5 Responses to Good art, bad art contrasted, add propaganda

  1. Marissa says:

    I’m so not a fan of that man.

  2. pNielsen says:

    I’m not sure I knew who he was till last month, though I’d bet I’d heard the name a few years ago. So far in my knowledge of the guy he seems to typify the artist-as-genius that I have developed such a distaste for, though I really know very little about him.

  3. madsilence says:

    Art as propoganda? Doesn’t most art convey a message?

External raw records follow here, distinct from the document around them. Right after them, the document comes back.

===== src/hw/rtl/spp_pkg.sv =====
// Shared types, constants and functions of the stereo pan-law panner.
package spp_pkg;

    localparam int TABLE_ENTRIES_DEF    = 512;
    localparam int WEIGHT_FRAC_BITS_DEF = 16;
    localparam int SAMPLE_BITS_DEF      = 24;

    localparam int POS_W        = 18;
    localparam int CFG_W        = 17;
    localparam int ADDR_W       = 2;
    localparam int POS_ONE      = 65536;
    localparam int STATIC_RST   = 32768;
    localparam int CORDIC_STEPS = 24;
    localparam int XY_W         = 33;
    localparam int Z_W          = 31;
    localparam int FRONT_LAT    = 5;

    localparam logic signed [XY_W-1:0] CORDIC_GAIN = 33'sd652032874;
    localparam logic [28:0]            HALF_PI_Q28 = 29'd421657428;

    localparam logic [1:0] LAW_LINEAR   = 2'd0;
    localparam logic [1:0] LAW_EQ_POWER = 2'd1;
    localparam logic [1:0] LAW_SQRT     = 2'd2;

    localparam logic [ADDR_W-1:0] REG_PAN_LAW    = 2'd0;
    localparam logic [ADDR_W-1:0] REG_PRECISE    = 2'd1;
    localparam logic [ADDR_W-1:0] REG_STATIC_POS = 2'd2;

    typedef struct packed {
        logic [1:0] law;
        logic       take_cos;
        logic       oob;
    } lane_ctl_t;

    typedef struct packed {
        logic item;
        logic refresh;
        logic conn;
    } meta_t;

    function automatic logic [27:0] atan_q28(input int i);
        case (i)
            0:       return 28'd210828714;
            1:       return 28'd124459457;
            2:       return 28'd65760959;
            3:       return 28'd33381290;
            4:       return 28'd16755422;
            5:       return 28'd8385879;
            6:       return 28'd4193963;
            7:       return 28'd2097109;
            8:       return 28'd1048571;
            9:       return 28'd524287;
            10:      return 28'd262144;
            11:      return 28'd131072;
            12:      return 28'd65536;
            13:      return 28'd32768;
            14:      return 28'd16384;
            15:      return 28'd8192;
            16:      return 28'd4096;
            17:      return 28'd2048;
            18:      return 28'd1024;
            19:      return 28'd512;
            20:      return 28'd256;
            21:      return 28'd128;
            22:      return 28'd64;
            23:      return 28'd32;
            default: return 28'd0;
        endcase
    endfunction

    // Q1.16 position to Q.f, rounded half up when f < 16
    function automatic logic [24:0] pos_to_w(input logic [16:0] p, input int f);
        logic [31:0] t;
        t = {15'b0, p};
        if (f >= 16)
            return 25'(t << (f - 16));
        else
            return 25'((t + (32'd1 << (15 - f))) >> (16 - f));
    endfunction

endpackage


===== src/hw/rtl/spp_front.sv =====
// Position front end: range check, table index and grid position, lane operands.
module spp_front #(
    parameter int TABLE_ENTRIES    = spp_pkg::TABLE_ENTRIES_DEF,
    parameter int WEIGHT_FRAC_BITS = spp_pkg::WEIGHT_FRAC_BITS_DEF
) (
    input  logic                                clk,
    input  logic                                en,
    input  logic signed [spp_pkg::POS_W-1:0]    pos_in,
    input  logic [1:0]                          law_in,
    input  logic                                precise_in,
    output logic [WEIGHT_FRAC_BITS:0]           u_left,
    output logic [WEIGHT_FRAC_BITS:0]           u_right,
    output spp_pkg::lane_ctl_t                  ctl_left,
    output spp_pkg::lane_ctl_t                  ctl_right
);
    import spp_pkg::*;

    localparam int F     = WEIGHT_FRAC_BITS;
    localparam int N1    = TABLE_ENTRIES - 1;
    localparam int IW    = $clog2(TABLE_ENTRIES);
    localparam int DIV   = 2 * N1;
    localparam int NUM_W = IW + 18;
    localparam int RW    = NUM_W + 1 - $clog2(DIV);
    localparam int QP_W  = NUM_W + RW;
    localparam longint RECIP = (longint'(1) << NUM_W) / DIV;
    localparam logic [F:0] ONE = {1'b1, {F{1'b0}}};

    // stage 1
    logic signed [POS_W-1:0] p_reg;
    logic [1:0] law1_reg;
    logic       prec1_reg;
    logic       oob1;
    logic [16:0] pu, dpos;
    logic [17:0] diff;
    logic [16+IW:0] prod_a, prod_b;
    logic [24:0] pw_full1;

    // stage 2
    logic [IW-1:0] i1_reg, i2_reg;
    logic [F:0]    pw2_reg;
    logic          oob2_reg, prec2_reg;
    logic [1:0]    law2_reg;
    logic [NUM_W-1:0] num1, num2;
    logic [QP_W-1:0]  qp1, qp2;

    // stage 3
    logic [NUM_W-1:0] num1_reg, num2_reg;
    logic [17:0]      qe1_reg, qe2_reg;
    logic [F:0]       pw3_reg;
    logic             oob3_reg, prec3_reg;
    logic [1:0]       law3_reg;
    logic [NUM_W+17:0] m1, m2;
    logic [NUM_W-1:0]  rem1, rem2;
    logic [17:0]       q1, q2;

    // stage 4
    logic [16:0] q1_reg, q2_reg;
    logic [F:0]  pw4_reg;
    logic        oob4_reg, prec4_reg;
    logic [1:0]  law4_reg;
    logic [1:0]  law_n;
    logic [24:0] wq1, wq2;

    // stage 5
    logic [F:0] ul_reg, ur_reg;
    lane_ctl_t  cl_reg, cr_reg;
    logic [F:0] ul_next, ur_next;
    logic       cos_next;

    always_ff @(posedge clk)
    begin
        if (en)
        begin
            p_reg     <= pos_in;
            law1_reg  <= law_in;
            prec1_reg <= precise_in;
        end
    end

    always_comb
    begin
        oob1     = (p_reg < 0) || (p_reg > signed'(POS_W'(POS_ONE)));
        pu       = p_reg[16:0];
        diff     = 18'(POS_ONE) - {1'b0, pu};
        dpos     = diff[16:0];
        prod_a   = (17+IW)'(dpos) * (17+IW)'(N1);
        prod_b   = (17+IW)'(pu) * (17+IW)'(N1);
        pw_full1 = pos_to_w(pu, F);
    end

    always_ff @(posedge clk)
    begin
        if (en)
        begin
            i1_reg    <= prod_a[15+IW:16];
            i2_reg    <= prod_b[15+IW:16];
            pw2_reg   <= pw_full1[F:0];
            oob2_reg  <= oob1;
            prec2_reg <= prec1_reg;
            law2_reg  <= law1_reg;
        end
    end

    // grid position round(i * 65536 / N1) by reciprocal multiply
    always_comb
    begin
        num1 = {1'b0, i1_reg, 17'b0} + NUM_W'(N1);
        num2 = {1'b0, i2_reg, 17'b0} + NUM_W'(N1);
        qp1  = QP_W'(num1) * QP_W'(RECIP);
        qp2  = QP_W'(num2) * QP_W'(RECIP);
    end

    always_ff @(posedge clk)
    begin
        if (en)
        begin
            num1_reg  <= num1;
            num2_reg  <= num2;
            qe1_reg   <= qp1[NUM_W +: 18];
            qe2_reg   <= qp2[NUM_W +: 18];
            pw3_reg   <= pw2_reg;
            oob3_reg  <= oob2_reg;
            prec3_reg <= prec2_reg;
            law3_reg  <= law2_reg;
        end
    end

    always_comb
    begin
        m1   = (NUM_W+18)'(qe1_reg) * (NUM_W+18)'(DIV);
        m2   = (NUM_W+18)'(qe2_reg) * (NUM_W+18)'(DIV);
        rem1 = num1_reg - m1[NUM_W-1:0];
        rem2 = num2_reg - m2[NUM_W-1:0];
        q1   = (rem1 >= NUM_W'(DIV)) ? qe1_reg + 18'd1 : qe1_reg;
        q2   = (rem2 >= NUM_W'(DIV)) ? qe2_reg + 18'd1 : qe2_reg;
    end

    always_ff @(posedge clk)
    begin
        if (en)
        begin
            q1_reg    <= q1[16:0];
            q2_reg    <= q2[16:0];
            pw4_reg   <= pw3_reg;
            oob4_reg  <= oob3_reg;
            prec4_reg <= prec3_reg;
            law4_reg  <= law3_reg;
        end
    end

    always_comb
    begin
        case (law4_reg)
            LAW_EQ_POWER: law_n = LAW_EQ_POWER;
            LAW_SQRT:     law_n = LAW_SQRT;
            default:      law_n = LAW_LINEAR;
        endcase
        wq1 = pos_to_w(q1_reg, F);
        wq2 = pos_to_w(q2_reg, F);
        if (prec4_reg)
        begin
            cos_next = (law_n == LAW_EQ_POWER);
            ul_next  = cos_next ? pw4_reg : ONE - pw4_reg;
            ur_next  = pw4_reg;
        end
        else
        begin
            cos_next = 1'b0;
            ul_next  = wq1[F:0];
            ur_next  = wq2[F:0];
        end
    end

    always_ff @(posedge clk)
    begin
        if (en)
        begin
            ul_reg <= ul_next;
            ur_reg <= ur_next;
            cl_reg <= '{law: law_n, take_cos: cos_next, oob: oob4_reg};
            cr_reg <= '{law: law_n, take_cos: 1'b0, oob: oob4_reg};
        end
    end

    assign u_left    = ul_reg;
    assign u_right   = ur_reg;
    assign ctl_left  = cl_reg;
    assign ctl_right = cr_reg;

endmodule


===== config.mk =====
export PLATFORM = sky130hd
export DESIGN_NAME = spp_front
export DESIGN_NICKNAME = d
export VERILOG_FILES = /design/src/hw/rtl/spp_pkg.sv /design/src/hw/rtl/spp_front.sv
export SDC_FILE = /design/constraint.sdc
export NUM_CORES = 1
export LEC_CHECK = 0
export BUFFER_PORTS_ARGS = -buffer_cell sky130_fd_sc_hd__buf_4
export CELL_PAD_IN_SITES_DETAIL_PLACEMENT = 0
export CELL_PAD_IN_SITES_GLOBAL_PLACEMENT = 1
export CORE_UTILIZATION = 48
export CTS_BUF_LIST = sky130_fd_sc_hd__clkbuf_8
export CTS_CLUSTER_DIAMETER = 50
export DETAILED_ROUTE_END_ITERATION = 10
export GPL_TIMING_DRIVEN = 1
export PLACE_DENSITY = 0.85
export RECOVER_POWER = 25
export SETUP_SLACK_MARGIN = 0.5
export SLEW_MARGIN = 10
export SYNTH_ARGS = -nofsm -noshare
export SYNTH_HDL_FRONTEND = slang
export SYNTH_SLANG_ARGS = --single-unit

===== constraint.sdc =====
create_clock -name clk -period 8.3 [get_ports clk]
set_input_delay 1.66 -clock clk [delete_from_list [all_inputs] [get_ports clk]]
set_output_delay 1.66 -clock clk [all_outputs]
set_load 0.02 [all_outputs]

==> summary by stage, run 1 <==
Outcome
The flow ran to the end, but the final reports show violations. The checks that failed: design-rule violations, max-capacitance violations, max-slew violations.

Floorplanning
The number of rows created at floorplan is 79. The overall die width is 220 µm. The vertical extent of the die is 220 µm. The region available for standard cell placement spans 46,800 µm².

For this configuration, the core starts out at a cell density of 48.9%. The overall die area is 48,500 µm². 65 I/O pins were placed.

Synthesis
Synthesis inferred 226 register bits. The share of the synthesized area in the top cell type is 29.7%. Counting flops with an async set or reset pin after synthesis yields a share of 0%.

The area of the mapped netlist is 22,900 µm². Dividing the synthesized area by the synthesized cell count gives 11.2 µm². The commonest register cell after synthesis is edfxtp_1. Synthesis produced a netlist whose cell count is 2,049. Sorting the synthesized cells by area gives the leading types as edfxtp_1, fa_1, ha_1, inv_1, xnor2_1. edfxtp_1 takes more of the synthesized area than any other cell. The number of nets in the synthesized netlist is 2,609. Counting flops with a built-in enable in the synthesized netlist gives 226. Of the synthesized area, sequential elements account for 29.7%. The total number of yosys warnings is 0.

The post-synthesis cell type count is 85.

Detailed routing
The DRC violation count after routing is 9. The count of routing violations after the opening detailed-route iteration is 798. Dividing the detail-routed via count by the number of cells gives 5.17. Detailed routing inserted a total of 14,900 vias.

The count of nets left with antenna violations once routing finished came out at 0. After detailed routing, the average wire length per cell comes to 16.6 µm. The final layout contains routed wiring with a total length of 47.8 mm. Before antenna repair, the detailed router went through 9 iterations.

CTS
At the later pin of the worst-skew pair, clock insertion delay measures 550 ps. The H-tree generated during clock tree synthesis spans 2 levels. Clock tree synthesis inserted a total of 38 buffers. After clock tree synthesis, the clock-pin slew on the worst setup and hold paths is 60 ps. The clock passes through at most 3 buffers. The library cell used as clock root buffer is clkbuf_8. The clock net sink count is 226. The quantity of hold-fixing buffers added after cts is 0. The clock tree from TritonCTS is built.

Global route
The first global-routing pass estimated 76.9 mm of wire. The initial antenna violation count was 1. The via count of the first global-routing pass is 15,400. Entering global routing, the biggest net connects 124 pins. The total overflow left after global routing is 0. The total global-route track usage is 20.0%.

Worst setup path
In this run the critical register-to-register path is launched from qe1_reg[7]$_DFFE_PP_. Together, buffers and inverters on the worst path number 5. At the worst endpoint, the arrival time is 8250 ps. The peak fanout along the critical path is 9. The setup path with the least slack is of type reg2reg. For this design, the slowest cell found on the critical path is fa_1. The worst setup path is launched from a register. In this run the worst setup path begins at qe1_reg[7]$_DFFE_PP_.

The required arrival time at the worst endpoint is 8590 ps. STA classifies the critical path endpoint as a register. The largest single stage delay on the critical path is 620 ps. The dominant delay contributor by cell family on the critical path is adder cells.

Timing
Setup repair after global routing could not meet its margin everywhere. The worst clock skew on the final layout is 22.7 ps. The normalized max-slew margin is -50.7%. Of the available clock period, the critical path in the final layout requires 95.9%. The number of max-slew violations in the final report is 47. The smallest hold slack is 407 ps. The fmax is 126 MHz.

The number of hold violations in the final report is 0. The accumulated negative setup slack is 0 ps. The transition at the pin with the smallest max-transition slack is 2260 ps. The worst path in the final design needs a cycle of 7960 ps, including I/O delays and setup. The number of failing setup endpoints in the final timing report is 0. The post-route worst setup slack is 343 ps.

Finish
The area overhead of the layout relative to synthesis is 15.9%. The register with the most flip-flops in the layout has 18 of them. The antenna diode count is 0.

The post-route core utilization is 56.7%. Of the cells placed in the final design, the portion with a size suffix greater than 1 is 18.1%. The layout has 3,817 filler cells. The number of nets in the final layout is 2,817.

Flow run
The tool flagged a number of max-cap violations equal to 1.

Placed design
The post-detailed-placement half-perimeter wirelength is 37.3 mm. Timing analysis after detailed placement gives a worst setup slack of -29.1 ps. At the end of routability-driven placement, the weighted congestion stood at 0.901. Buffers placed on the I/O ports in this run total 63.

Worst hold path
The classification of the worst-slack hold path is reg2reg. The worst hold path begins at pw3_reg[7]$_DFFE_PP_.
## synthesized netlist by cell type, drive strengths merged (21+ instances only)
master  number
fa         301
xor2        51
nor3        29
o21a        23
nand2       66
nand3       33
xnor2       87
nor2b       23
a21o        21
edfxtp     226
nor2        80
inv        496
and3        21
o21ai       48
mux2        26
a21oi       58
ha         236
## what timing repair did
item                       4_1_cts  5_1_grt
setup endpoints to repair       34       34
cloned                           1        2
pin swaps                       33       96
buffers inserted                50       46
resized for setup               43      118
## cell type report
type                            count  area, µm²  area share, %
Tap cell                          607        759           2.86
Multi-Input combinational cell   1304      14800           55.9
Inverter                          496       1860           7.02
Clock inverter                     25        179          0.675
Timing Repair Buffer              191       1570           5.93
Sequential cell                   226       6790           25.6
Clock buffer                       39        537           2.02
## cells by family (layout without fill, tap and decap cells)
group,after synthesis,after routing,share of synthesized area (%)
multiplexers,28,28,1.37
AND/OR/NAND/NOR,344,344,7.87
other,1,1,0.0164
AO/OA/AOI/OAI,256,256,7.84
XOR/XNOR,138,138,5.32
adder cells (fa/ha/maj),537,537,39.2
flip-flops,226,226,29.7
buffers and inverters,519,751,8.68
## stage by stage
stage          cells  cell area [µm²]
3_5_place_dp    2725            24300
5_1_grt         2888            26500
2_1_floorplan   2049            23000
4_1_cts         2840            25600
3_3_place_gp    2725            24300
6_report        2888            26500
## path summary, 6_finish.rpt
kind | slack, ps | to | depth (start not counted)
worst max-delay path | 340 | q1_reg[5]$_DFFE_PP_ | 32
worst min-delay path | 410 | pw4_reg[7]$_DFFE_PP_ | 0
worst max register to register | 340 | q1_reg[5]$_DFFE_PP_ | 32
worst min register to register | 410 | pw4_reg[7]$_DFFE_PP_ | 0
## placed cells by master (no fill, tap or decap), types with 19 or more instances in the layout
cell / synthesis / final
ha_1: 236 / 221
mux2_2: 25 / 24
a21o_1: 21 / 21
edfxtp_1: 226 / 226
nand3_1: 33 / 24
buf_4: 4 / 152
fa_1: 301 / 289
nor3_1: 29 / 25
o21a_1: 23 / 23
inv_2: 0 / 26
a21oi_1: 57 / 48
xor2_1: 51 / 51
o21ai_0: 42 / 34
xnor2_1: 86 / 78
nor2b_1: 23 / 22
clkbuf_8: 0 / 39
nor2_1: 80 / 74
inv_1: 496 / 473
nand2_1: 66 / 63
and3_1: 21 / 19
clkbuf_4: 0 / 19
## worst register-to-register path: cells and delay by family, from the launching register on
| family | cells | cell delay (ps) |
|---|---|---|
| fa+ha+maj | 6 | 2780 |
| flops | 1 | 500 |
| buf+inv | 5 | 400 |
| simple gates | 7 | 1320 |
| xor+xnor | 1 | 80 |
| compound gates | 13 | 2620 |
## metal layers
layer	vias to the layer above	routed length, µm	global-route usage, %	part of all wire (%)
met3	57	2180	2.90	4.6
met1	7460	22100	28.6	46
li1	7094	-	-	-
met2	310	22900	32.7	48
met4	2	589	3.38	1.2
met5	-	13	0	0.027
Power of run 1 is not shown: default switching activity piles up to over one toggle a cycle in this logic, so the estimate is an artifact.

    Some thoughts on politcal & conceptual art:

    http://madsilence.wordpress.com/2007/05/03/horror-on-the-national-mall-thousands-of-women-locked-in-basements-of-dc-museums/

    MadSilence

  4. PAUL HOFMANN MFA.london says:

    while the only comment I have on de botton is that he is a pretensious bore. Thw real question is , do you have any idea who jeremy clarkson is ??? I sugest you research him and his BBC” programm “top gear” he is a motor jounalist of the macho/ reactionary variety. dont mistake ignorance for wit. dont misunderstand me hes no fool (hed be safer if he was)
    Damien hurst may not be evryones cup of tea but unlike mr clarkson at least hes attempting to inject some level of meaning into our lives(overpriced as it may be)

  5. pNielsen says:

    @Paul

    I was aware of who Clarkson was. It’s interesting, though, if you’re willing to allow it how people outside of a particular situation can actually make very astute observations.

    And if you’re not a fan of either Botton or Clarkson, who would you recommend? Critics will always have opposition, and I without offering something constructive — other than name-calling — your comment is as easy to ignore as you’re suggesting they are.